Orange Basin Prospectivity. Source: Company

There is clear delineation of proximity of recent discoveries to Eco’s acreage and no doubt that these play opening discoveries must really establish the deepwater Orange Basin as one of the top areas on the globe for oil exploration. It has to be said that these fantastic results really do serve to properly validate the company’s focus on these highly prospective Cretaceous oil and gas plays in Southern Africa which its team has been painstakingly analysing over the past six years or so.

Eco now has a strong strategic position in Namibia which has been improved by the acquisition of Azinam. Through this deal the company gains additional WI in its current oil blocks and so ends up with an 85% stake in PELs #97, #98 and #99. This is the same sized WI as Eco has at PEL #100 with the company being the operator on all four PELs.

Ownership of Azinam allows Eco to enter into the frontier region of South Africa as the deal added interests in two Orange Basin blocks. Block 3B/4B is directly correlated to the Graff 1 prospect and Block 2B is a shallow water block with a previous light oil discovery.

Eco is acquiring Azinam’s entire offshore asset portfolio in a non-cash deal which involves the granting of a 16.65% equity stake in the enlarged company on completion of the acquisition. This was worth the equivalent of US$11 million at Eco’s share price of 20p when the deal was first announced. In addition, the vendor will also be issued warrants in Eco which are only exercisable on a producible commercial discovery involving 20 million warrants at C$1.00 per share and 20 million warrants at C$1.50 per share.

This is tremendous news for Eco with its strong licence position in Namibia where its four blocks in northern Namibia have more than 2bnbbl of P50 unrisked prospective resources.

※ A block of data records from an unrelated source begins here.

`src/rtl/parallel_to_serial_if.sv`:
```
// Handshake and serial-line bundle for parallel_to_serial.
// The master (word source) drives data_in/load_valid; the slave drives everything else.
interface parallel_to_serial_if #(
  parameter int N = 8
);
  logic [N-1:0] data_in;
  logic         load_valid;
  logic         load_ready;
  logic         serial_out;
  logic         frame_start;
  logic         done_tick;
  logic         busy;

  modport master (
    output data_in, load_valid,
    input  load_ready, serial_out, frame_start, done_tick, busy
  );

  modport slave (
    input  data_in, load_valid,
    output load_ready, serial_out, frame_start, done_tick, busy
  );
endinterface

```
`src/rtl/parallel_to_serial.sv`:
```
// Parallel-to-serial transmitter with one-entry holding buffer for gapless framing.
// Define PARALLEL_TO_SERIAL_MSB_FIRST_EN to send bit N-1 first; the default sends bit 0 first.
module parallel_to_serial #(
  parameter int N = 8
) (
  input  logic                 clk,
  input  logic                 reset,
  parallel_to_serial_if.slave  bus
);
  localparam int CW = (N > 2) ? $clog2(N) : 1;
  localparam logic [CW-1:0] LAST = CW'(N - 1);

  typedef enum logic {IDLE, SHIFT} state_t;

  state_t          state_q, state_d;
  logic [N-1:0]    sr_q, sr_d;
  logic [CW-1:0]   cnt_q, cnt_d;
  logic [N-1:0]    buf_q, buf_d;
  logic            buf_full_q, buf_full_d;
  logic            accept;
  logic            out_bit;

  function automatic logic [N-1:0] shift_once(input logic [N-1:0] v);
`ifdef PARALLEL_TO_SERIAL_MSB_FIRST_EN
    return {v[N-2:0], 1'b0};
`else
    return {1'b0, v[N-1:1]};
`endif
  endfunction

`ifdef PARALLEL_TO_SERIAL_MSB_FIRST_EN
  assign out_bit = sr_q[N-1];
`else
  assign out_bit = sr_q[0];
`endif

  assign bus.load_ready  = ~buf_full_q;
  assign accept          = bus.load_valid && ~buf_full_q;
  assign bus.busy        = (state_q == SHIFT);
  assign bus.serial_out  = (state_q == SHIFT) ? out_bit : 1'b0;
  assign bus.frame_start = (state_q == SHIFT) && (cnt_q == '0);
  assign bus.done_tick   = (state_q == SHIFT) && (cnt_q == LAST);

  always_comb begin
    state_d    = state_q;
    sr_d       = sr_q;
    cnt_d      = cnt_q;
    buf_d      = buf_q;
    buf_full_d = buf_full_q;
    unique case (state_q)
      IDLE: begin
        if (accept) begin
          sr_d    = bus.data_in;
          cnt_d   = '0;
          state_d = SHIFT;
        end
      end
      SHIFT: begin
        if (cnt_q != LAST) begin
          sr_d  = shift_once(sr_q);
          cnt_d = cnt_q + 1'b1;
          if (accept) begin
            buf_d      = bus.data_in;
            buf_full_d = 1'b1;
          end
        end else if (buf_full_q) begin
          // Last bit: buffered word takes over on the next cycle, no idle gap.
          sr_d       = buf_q;
          buf_full_d = 1'b0;
          cnt_d      = '0;
        end else if (accept) begin
          sr_d  = bus.data_in;
          cnt_d = '0;
        end else begin
          sr_d    = '0;
          cnt_d   = '0;
          state_d = IDLE;
        end
      end
      default: state_d = IDLE;
    endcase
  end

  always_ff @(posedge clk or posedge reset) begin
    if (reset) begin
      state_q    <= IDLE;
      sr_q       <= '0;
      cnt_q      <= '0;
      buf_full_q <= 1'b0;
    end else begin
      state_q    <= state_d;
      sr_q       <= sr_d;
      cnt_q      <= cnt_d;
      buf_full_q <= buf_full_d;
    end
  end

  // Buffer contents are only meaningful while buf_full_q is set.
  always_ff @(posedge clk) begin
    buf_q <= buf_d;
  end
endmodule
```
`src/flat_wrapper.sv`:
```
// flat-port wrapper written by rule: the top's interface ports become plain ports
module parallel_to_serial_flat 
#(
  parameter int N = 8
)
  (clk, reset, bus_data_in, bus_load_valid, bus_load_ready, bus_serial_out, bus_frame_start, bus_done_tick, bus_busy);
  parallel_to_serial_if #(.N(N)) bus_i ();
  input  logic clk;
  input  logic reset;
  input wire logic [$bits(bus_i.data_in)-1:0] bus_data_in;
  input wire logic [$bits(bus_i.load_valid)-1:0] bus_load_valid;
  output wire logic [$bits(bus_i.load_ready)-1:0] bus_load_ready;
  output wire logic [$bits(bus_i.serial_out)-1:0] bus_serial_out;
  output wire logic [$bits(bus_i.frame_start)-1:0] bus_frame_start;
  output wire logic [$bits(bus_i.done_tick)-1:0] bus_done_tick;
  output wire logic [$bits(bus_i.busy)-1:0] bus_busy;
  assign bus_i.data_in = bus_data_in;
  assign bus_i.load_valid = bus_load_valid;
  assign bus_load_ready = bus_i.load_ready;
  assign bus_serial_out = bus_i.serial_out;
  assign bus_frame_start = bus_i.frame_start;
  assign bus_done_tick = bus_i.done_tick;
  assign bus_busy = bus_i.busy;
  parallel_to_serial #(.N(N)) u_core (.clk(clk), .reset(reset), .bus(bus_i));
endmodule
```
`config.mk`:
```
export PLATFORM = sky130hd
export DESIGN_NAME = parallel_to_serial_flat
export DESIGN_NICKNAME = d
export VERILOG_FILES = /design/src/rtl/parallel_to_serial_if.sv /design/src/rtl/parallel_to_serial.sv /design/src/flat_wrapper.sv
export SDC_FILE = /design/constraint.sdc
export NUM_CORES = 1
export LEC_CHECK = 0
export ABC_AREA = 1
export CAP_MARGIN = 20
export CORE_MARGIN = 2
export CORE_UTILIZATION = 56
export DETAILED_ROUTE_END_ITERATION = 8
export PLACE_DENSITY = 0.82
export SLEW_MARGIN = 0
export SYNTH_ARGS = -nofsm -noshare
export SYNTH_HDL_FRONTEND = slang
export SYNTH_SLANG_ARGS = --single-unit
```
`constraint.sdc`:
```
create_clock -name clk -period 4.1 [get_ports clk]
set_input_delay 0.41 -clock clk [delete_from_list [all_inputs] [get_ports clk]]
set_output_delay 0.41 -clock clk [all_outputs]
set_load 0.005 [all_outputs]
```
==> metrics list, run 1 <==
- Setup TNS: 0 ns
- After synthesis the netlist holds a flip-flop and latch count of 21.
- Final layout net count: 148
- The routed design could run at a clock period as short as 2.29 ns.
* Width of the die: 47.7 um
* Unique cell type count in the Yosys netlist: 15
* Crit. End Element: output port
- The filler cells instantiated in the layout total 156.
* Area share of the largest cell type after synthesis: a little under a third
- Clock-pin slew on the worst setup and hold paths: 0.12 ns
* Layout area overhead: 15.0%
- Setup violations remaining at the end of the flow were counted as 0.
- On the critical path, the stage with the largest delay is an instance of sky130_fd_sc_hd__clkdlybuf4s50_1.
* Number of buffers created by CTS: 3
- Peak per-stage delay on the critical path: 0.50 ns
- In this run the worst hold path is classified as in -> async.
* Final count of pins violating max slew: 0
- Summed over all layers, the global routing overflow is 0.
- The repair_antennas step left the layout with diodes totalling 0.
- Leading area contributor after synthesis: sky130_fd_sc_hd__dfrtp_1
- After the flow finishes, the layout carries non-filler instances totaling 157.
- Average wire per standard cell: 13.0 um
- Total Power Consumption: 730 uW
* Final hold violation count: 0
- Count of synthesis-stage warnings from yosys: 0
- Number of gates given a new drive strength after cts: 0
* Total routed wirelength: 2050 um
- For the pin with the worst max-slew slack, the measured transition is 0.648 ns.
- H-tree level count: 1
- Timing would allow up to around 440 MHz.
* Worst reg2reg startpoint: u_core.buf_full_q
- The setup check on the worst reg-to-reg path leaves a slack of 2.22 ns.
- Post-place instance area: 1200 sq um
* First-pass GRT wire length: 3440 um
- Top area cells in the synthesized netlist: sky130_fd_sc_hd__dfrtp_1 (30%), sky130_fd_sc_hd__edfxtp_1 (22%), sky130_fd_sc_hd__nand3_1 (15%), sky130_fd_sc_hd__nand2_1 (12%), sky130_fd_sc_hd__ha_1 (4.7%)
* Effective utilization at floorplan: 60.6%
- The first routing iteration left 39 violations.
- Area of the multi-input gates: 410 sq um
- List of cells traversed by the critical path: ha_1 -> ha_1 -> nand2_1 -> inv_1 -> clkdlybuf4s50_1
* HPWL reported at the end of detailed placement: 1480 um
- The cell count after synthesis came out at 118.
- In this run the worst path has a maximum fanout of 4.
- In this run the mean area of a mapped cell was 9.06 sq um.
- The final route contains 839 vias.
- The final critical path takes up 55.9% of the cycle.
- Hold repair after CTS inserted 0 buffers.
- DRC: 0
* Clock root buffer: sky130_fd_sc_hd__clkbuf_4
- The via count of the first global-routing pass was a little under 800.
* Final antenna-violating net count: 0
* Number of gates on the worst path with buffers counted: 5
- The critical path starts at u_core.cnt_q[0].
- Num Clock Sinks: 21
- Headroom to the max-slew limit came out at 56.7%.
* Worst path top cell family by delay: buffers and inverters
* Die Footprint: 2270 sq um
- The worst setup path is launched from a flip-flop.
- Worst setup path end: bus_done_tick
* Number of core rows: 15
* Drt via density: 5.34
- The clock arrives with 0.00313 ns of skew.
- In this run the power density over the cells is 594 nW/um^2.
- At the end of routability-driven placement, the weighted congestion stood at just over 0.8.
- Critical R2R Capture: u_core.buf_q[3]
- Antenna violations before repair: 0
- Clock tree from TritonCTS: done
- Vertical extent of the die: 47.7 um
* Top cell by count, worst path: sky130_fd_sc_hd__ha_1
- The worst register-to-register path has a depth of 3.
* Endpoint required time on the critical path: 3.69 ns
- The share of the Yosys chip area taken by registers is between 50% and 60%.
* Result of the run: finished, final reports clean
* Max cap viols: 0
- Maximum buffer depth of the clock tree: 2
- The later pin in the worst-skew pair is clocked with a latency of ~0.32 ns.
- Post-route cell area: 1230 sq um
- Summed over all cells, the static leakage comes to around 0.00059 uW.
- CORE AREA: ~1800 sq um
* Crit path arrival time: roughly 1.9 ns
- Detailed Routing Iterations Pass 1: 4
- Port buffering added 15 buffers.
- In this run the post-CTS setup repair buffer count came out at 0.
- The number of nets handed over by synthesis was 133.
* Pin count of the biggest net entering global routing: 17
- Sum of buffers and inverters on the critical path: 2
- Overall global routing resource usage: ~22%
- Once placement completed, the tool counted placed cells totaling 153.
- Top Ports: 16
- Reg area: 566 sq um
- Share of post-route cells with drive strength above 1: roughly 7.6%
- IR analysis of the VDD net gives a maximum drop of 0.000429 V.
- Cell Area, Synth: 1070 sq um
* Setup repair after global routing missed its margin: false
- Crit Path Category: reg -> out
-- power by group --
group / switching, uW / leakage (uW) / internal, uW
sequential: 54.3 / 0.000233 / 282
combinational: 165 / 0.000338 / 126
clock: 66.9 / 0.0000177 / 36.6
-- stage by stage --
step                      setup slack, ns  util (%)  hold WS, ns
after floorplan                      2.48         -        0.287
after global placement               1.90      68.1        0.482
after detailed placement             1.83      68.1        0.485
after CTS                            1.78      69.6        0.413
after global routing                 1.66      69.6        0.458
final                                1.81      69.6        0.399
-- registers in the layout, summed over array words and instances, names as in the netlist --
| register | cells |
|---|---|
| u_core.bus.busy | 1 |
| u_core.buf_q | 8 |
| u_core.cnt_q | 3 |
| u_core.buf_full_q | 1 |
| u_core.sr_q | 8 |
-- placed cells by master, fill, tap and decap left out --
cell type / count
sky130_fd_sc_hd__edfxtp_1: 8
sky130_fd_sc_hd__clkbuf_4: 3
sky130_fd_sc_hd__inv_2: 2
sky130_fd_sc_hd__nand2_1: 35
sky130_fd_sc_hd__clkinv_2: 1
sky130_fd_sc_hd__nand2_2: 1
sky130_fd_sc_hd__nor2_1: 4
sky130_fd_sc_hd__clkdlybuf4s50_1: 15
sky130_fd_sc_hd__inv_4: 1
sky130_fd_sc_hd__ha_1: 4
sky130_fd_sc_hd__nand3_1: 33
sky130_fd_sc_hd__dfrtp_1: 13
sky130_fd_sc_hd__o211ai_2: 1
sky130_fd_sc_hd__inv_1: 8
sky130_fd_sc_hd__o21ai_0: 2
sky130_fd_sc_hd__nor2_8: 1
-- cell type report --
class / instances / share of cell area [%]
Clock inverter: 1 / 0.407
Sequential cell: 21 / 46.0
Clock buffer: 3 / 1.83
Inverter: 11 / 3.56
Tap cell: 25 / 2.55
Multi-Input combinational cell: 81 / 33.4
Timing Repair Buffer: 15 / 12.2
-- cells in the mapped netlist --
library cell,number
sky130_fd_sc_hd__inv_2,2
sky130_fd_sc_hd__nor2_8,1
sky130_fd_sc_hd__o211ai_2,1
sky130_fd_sc_hd__buf_6,3
sky130_fd_sc_hd__nand3_1,33
sky130_fd_sc_hd__inv_1,8
sky130_fd_sc_hd__edfxtp_1,8
sky130_fd_sc_hd__nor2_1,4
sky130_fd_sc_hd__nand2_2,1
sky130_fd_sc_hd__ha_1,4
sky130_fd_sc_hd__nand2_1,35
sky130_fd_sc_hd__inv_4,1
sky130_fd_sc_hd__dfrtp_1,13
sky130_fd_sc_hd__o21ai_0,2
sky130_fd_sc_hd__buf_4,2
-- worst min path at each step --
stage	start	end	slack [ns]
6_report	reset	u_core.bus.busy	0.40
4_1_cts	reset	u_core.bus.busy	0.41
5_1_grt	reset	u_core.cnt_q[1]	0.46
3_3_place_gp	u_core.cnt_q[1]	u_core.cnt_q[1]	0.48
2_1_floorplan	reset	u_core.buf_full_q	0.29
3_5_place_dp	u_core.sr_q[1]	u_core.sr_q[0]	0.48
-- metal layers --
metal / wire (um) / global-route usage [%] / share of wire [%]
met5: 0 / 0 / 0
met4: 29 / 11.4 / 1.4
met3: 111 / 4.53 / 5.4
met2: 972 / 30.7 / 47
met1: 935 / 33.5 / 46
-- cell families (layout without fill, tap and decap cells) --
| kind of cell | count (synthesis) | after routing | synth area share (%) |
|---|---|---|---|
| AND/OR/NAND/NOR | 74 | 74 | 31.6 |
| flip-flops | 21 | 21 | 52.9 |
| buffers and inverters | 16 | 30 | 8.67 |
| adder cells (fa/ha/maj) | 4 | 4 | 4.68 |
| AO/OA/AOI/OAI | 3 | 3 | 2.11 |
No activity file was read; power rests on OpenSTA's default activity.
==> run 2: changes to the inputs <==
--- a/config.mk
+++ b/config.mk
@@ -8,9 +8,9 @@
 export ABC_AREA = 1
 export CAP_MARGIN = 20
 export CORE_MARGIN = 2
-export CORE_UTILIZATION = 56
+export CORE_UTILIZATION = 52
 export DETAILED_ROUTE_END_ITERATION = 8
-export PLACE_DENSITY = 0.82
+export PLACE_DENSITY = 0.77
 export SLEW_MARGIN = 0
 export SYNTH_ARGS = -nofsm -noshare
 export SYNTH_HDL_FRONTEND = slang
==> constraint.sdc (replaced) <==
create_clock -name clk -period 2.4 [get_ports clk]
set_input_delay 0.24 -clock clk [delete_from_list [all_inputs] [get_ports clk]]
set_output_delay 0.24 -clock clk [all_outputs]
set_load 0.005 [all_outputs]
==> run 2 against run 1 <==
  * Global-route usage fell by 2.9 points
  * Via count down 2.1%
  * Cell area increased by 0.81%
  * Total power is 70% higher
  * Clock-buffer cell count unchanged
  * Register-to-register slack lost 1.4 ns
  * Sequential share of layout area fell by 0.37 points
  * Largest power group unchanged
  * Highest routed layer unchanged
==> metrics list, run 2 (synthesis gave the netlist of run 1 again) <==
- The most frequent cell on the critical path is sky130_fd_sc_hd__ha_1 (unchanged).
* Setup slack of the worst register-to-register path: 0.83 ns (was 2.22 ns)
- The hold buffer count at cts came to 0 (unchanged).
- Clock tree from TritonCTS: done (unchanged)
* Largest registers: u_core.buf_q (8), u_core.sr_q (8), u_core.cnt_q (3) (unchanged)
- HPWL reported at the end of detailed placement: 1570 um (was 1480 um)
- Most common cell after layout, fill and taps aside: sky130_fd_sc_hd__nand2_1 (unchanged)
- The maximum fanout along the worst path came to 4 (unchanged).
* Pin slew with the least headroom to its limit: 0.514 ns (was 0.648 ns)
- Core utilization of the finished layout: 63.8% (was 69.6%)
- Maximum buffer depth of the clock tree: 2 (unchanged)
- The routed wirelength normalized by instance count is 12.7 um (was 13.0 um).
- Leakage Power: 0.000594 uW (was 0.000589 uW)
* Worst slew margin relative to its limit: 65.7% (was 56.7%)
- The DRC marker count from the first detailed-route iteration is 18 (was 39).
* Startpoint type of the worst setup path: flip-flop (unchanged)
* Number of buffers added for setup after CTS: 0 (unchanged)
- I/O Buffers: 15 (unchanged)
- The count of antenna diodes in the layout was 0 (unchanged).
* Number of gates given a new drive strength after cts: 0 (unchanged)
* List of cells traversed by the critical path: ha_1 -> ha_1 -> nand2_1 -> inv_1 -> clkdlybuf4s50_1 (unchanged)
- The count of max-cap constraint violations is 0 (unchanged).
- The residual DRC count was 0 (unchanged).
* Width of the die: 49.3 um (was 47.7 um)
* Endpoint required time on the critical path: 2.16 ns (was 3.69 ns)
* Detailed Routing Iterations Pass 1: 4 (unchanged)
- Total Power Consumption: 1240 uW (was 730 uW)
* Setup TNS: 0 ns (unchanged)
* Pin count of the biggest net entering global routing: 17 (unchanged)
- The top-level I/O count was 16 (unchanged).
* Highest-count cells in the layout ignoring fill and taps: sky130_fd_sc_hd__nand2_1 (35), sky130_fd_sc_hd__nand3_1 (33), sky130_fd_sc_hd__clkdlybuf4s50_1 (15) (unchanged)
- Shortest clock period the worst path allows after layout: 2.11 ns
- Weighted congestion reported at the end of routability-driven placement: 0.828 (was 0.812)
- The core outline area is 1940 sq um (was 1760 sq um).
- The type of the setup path with the least slack is reg -> out (unchanged).
* VDD IR max: 0.000660 V (was 0.000429 V)
* Antenna violations before repair: 0 (unchanged)
- Clock root buffer: sky130_fd_sc_hd__clkbuf_4 (unchanged)
- Setup-failing EPs final: 0 (unchanged)
* Final antenna-violating net count: 0 (unchanged)
- Leftover overflow at the end of global routing: 0 (unchanged)
- First-pass GRT wire length: 3460 um (was 3440 um)
- Worst setup slack after layout: 0.288 ns (was 1.81 ns)
* Result of the run: finished, final reports clean (unchanged)
- Derived from the worst setup path, the maximum achievable clock frequency is 473 MHz.
- Setup repair after global routing missed its margin: false (unchanged)
* Layout area overhead: 15.9% (was 15.0%)
* Slowest stage cell on the critical path: sky130_fd_sc_hd__clkdlybuf4s50_1 (unchanged)
* Final cell count without fillers: 160 (was 157)
- The buffers plus inverters on the worst setup path was 2 (unchanged).
- The standard-cell row count came to 16 (was 15).
* HP Class: in -> async (unchanged)
- The largest clock skew in the final design came to 0.00465 ns (was 0.00313 ns).
- The detailed-route wire length is 2040 um (was 2050 um).
- The clock-pin slew on the worst setup and hold paths came to 0.11 ns (was 0.12 ns).
- The number of placed instances, taps included came to 156 (was 153).
- The footprint of the multi-input gates was 410 sq um (unchanged).
- The post-place setup slack came to 0.633 ns (was 1.83 ns).
- The share of post-route cells with drive strength above 1 came to 8.27% (was 7.58%).
- The area of the die was 2430 sq um (was 2270 sq um).
- Effective utilization at floorplan: 55.0% (was 60.6%)
- Worst R2R Path Depth: 6 (was 3)
* H-tree level count: 1 (unchanged)
* Number of buffers created by CTS: 3 (unchanged)
- Worst reg2reg startpoint: u_core.cnt_q[0] (was u_core.buf_full_q)
- Crit path arrival time: 1.87 ns (was 1.88 ns)
- Critical R2R Capture: u_core.buf_q[2] (was u_core.buf_q[3])
* Top Usage Layer GRT: met2 (was met1)
* Crit. End Element: output port (unchanged)
* Clock latency on the worst-skew pair: 0.30 ns (was 0.32 ns)
- The total of fill cells in the finished design is 174 (was 156).
- The number of sinks driven by the clock tree came to 21 (unchanged).
* Power density over the cells: 1000 nW/um^2 (was 594 nW/um^2)
- In the finished design, the share of the clock period the worst path needs comes to 88.0%.
* Worst path top cell family by delay: buffers and inverters (unchanged)
* Final count of pins violating max slew: 0 (unchanged)
- Final hold violation count: 0 (unchanged)
- The delay of the slowest critical-path stage is 0.50 ns (about the same).
- The via density per instance came to 5.13 (was 5.34).
- Overall global routing resource usage: 19.4% (was 22.4%)
- The global routing usage on met2 was 32.2% (was 30.7%).
- The total via count in the routed design was 821 (was 839).
- Vertical extent of the die: 49.3 um (was 47.7 um)
- Met3 Resource Use GR: 3.99% (was 4.53%)
- The number of nets in the final layout is 149 (was 148).
- Reg area: 566 sq um (unchanged)
- Number of global-route vias before repair: 812 (was 771)
- Met1 capacity usage during global routing: 23.2% (was 33.5%)
-- run 2: through the flow --
step | hold slack [ns] | instance area, sq um
2_1_floorplan | 0.117 | 1070
3_3_place_gp | 0.480 | 1210
3_5_place_dp | 0.489 | 1210
4_1_cts | 0.256 | 1240
5_1_grt | 0.292 | 1240
6_report | 0.240 | 1240
-- run 2: layout make-up --
class	count	share of cell area (%)
clock buffer	3	1.82
clock inverter	1	0.404
inverter	11	3.54
multi-input combinational	81	33.1
sequential	21	45.7
tap	27	2.73
timing repair buffer	16	12.7
-- run 2: worst max-delay path by stage --
stage / from / to / slack, ns / depth (start not counted)
finish: u_core.cnt_q[0] / bus_done_tick / 0.29 / 5
global placement: u_core.cnt_q[0] / bus_done_tick / 0.69 / 5
global route: u_core.cnt_q[0] / bus_done_tick / 0.22 / 5
floorplan: u_core.cnt_q[0] / u_core.buf_q[0] / 0.78 / 5
detailed placement: u_core.cnt_q[0] / bus_done_tick / 0.63 / 5
CTS: u_core.cnt_q[0] / bus_done_tick / 0.28 / 5
-- run 2: report_power, final --
group | total [uW] | internal (uW) | leakage, uW | switching [uW]
clock | 165 | 62.1 | 0.0000177 | 103
sequential | 571 | 481 | 0.000233 | 89.9
combinational | 502 | 220 | 0.000343 | 282
-- run 2: per-layer routing --
layer	routed length (um)	share of wire (%)	vias to the layer above
li1	-	-	419
met1	904	44	381
met2	1030	51	17
met3	75	3.7	4
met4	27	1.3	0
met5	0	0	-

There had been plenty of interest from the leading international oil companies ahead of these discoveries, which could now generate a veritable feeding frenzy to farm into Eco’s acreage.

Truth is that Eco is exploring for oil and gas in some of the global hotspots in todays’ hydrocarbon world – offshore Namibia and offshore South Africa, along with offshore Guyana. Earlier on in the month CGX Energy and Frontera Energy Corporation announced that the Kawa-1 well in offshore Guyana encountered the 177 feet of hydrocarbon-bearing reservoirs within Maastrichtian, Campanian and Santonian horizons.

CGX and Frontera reckon that these intervals are similar in age and can be correlated using regional seismic data to recent successes in Block 58 in Suriname and Stabroek Block in Guyana. The Kawa-1 well was drilled to a depth of 21,578 feet (6,578m) and targeted the easternmost Campanian and Santonian channel/lobe complex on the northern section of the Corentyne block. All of which shows a growing success story unfolding in offshore Guyana as the country emerges as a global oil and gas exploration hotspot.

We recently updated our research coverage on Eco with a Conviction Buy stance and a target price of 114.65p. Although sitting on a reasonable gain at current price of 36.5p, we reckon there is a lot more to come and are more than happy to conform our stance.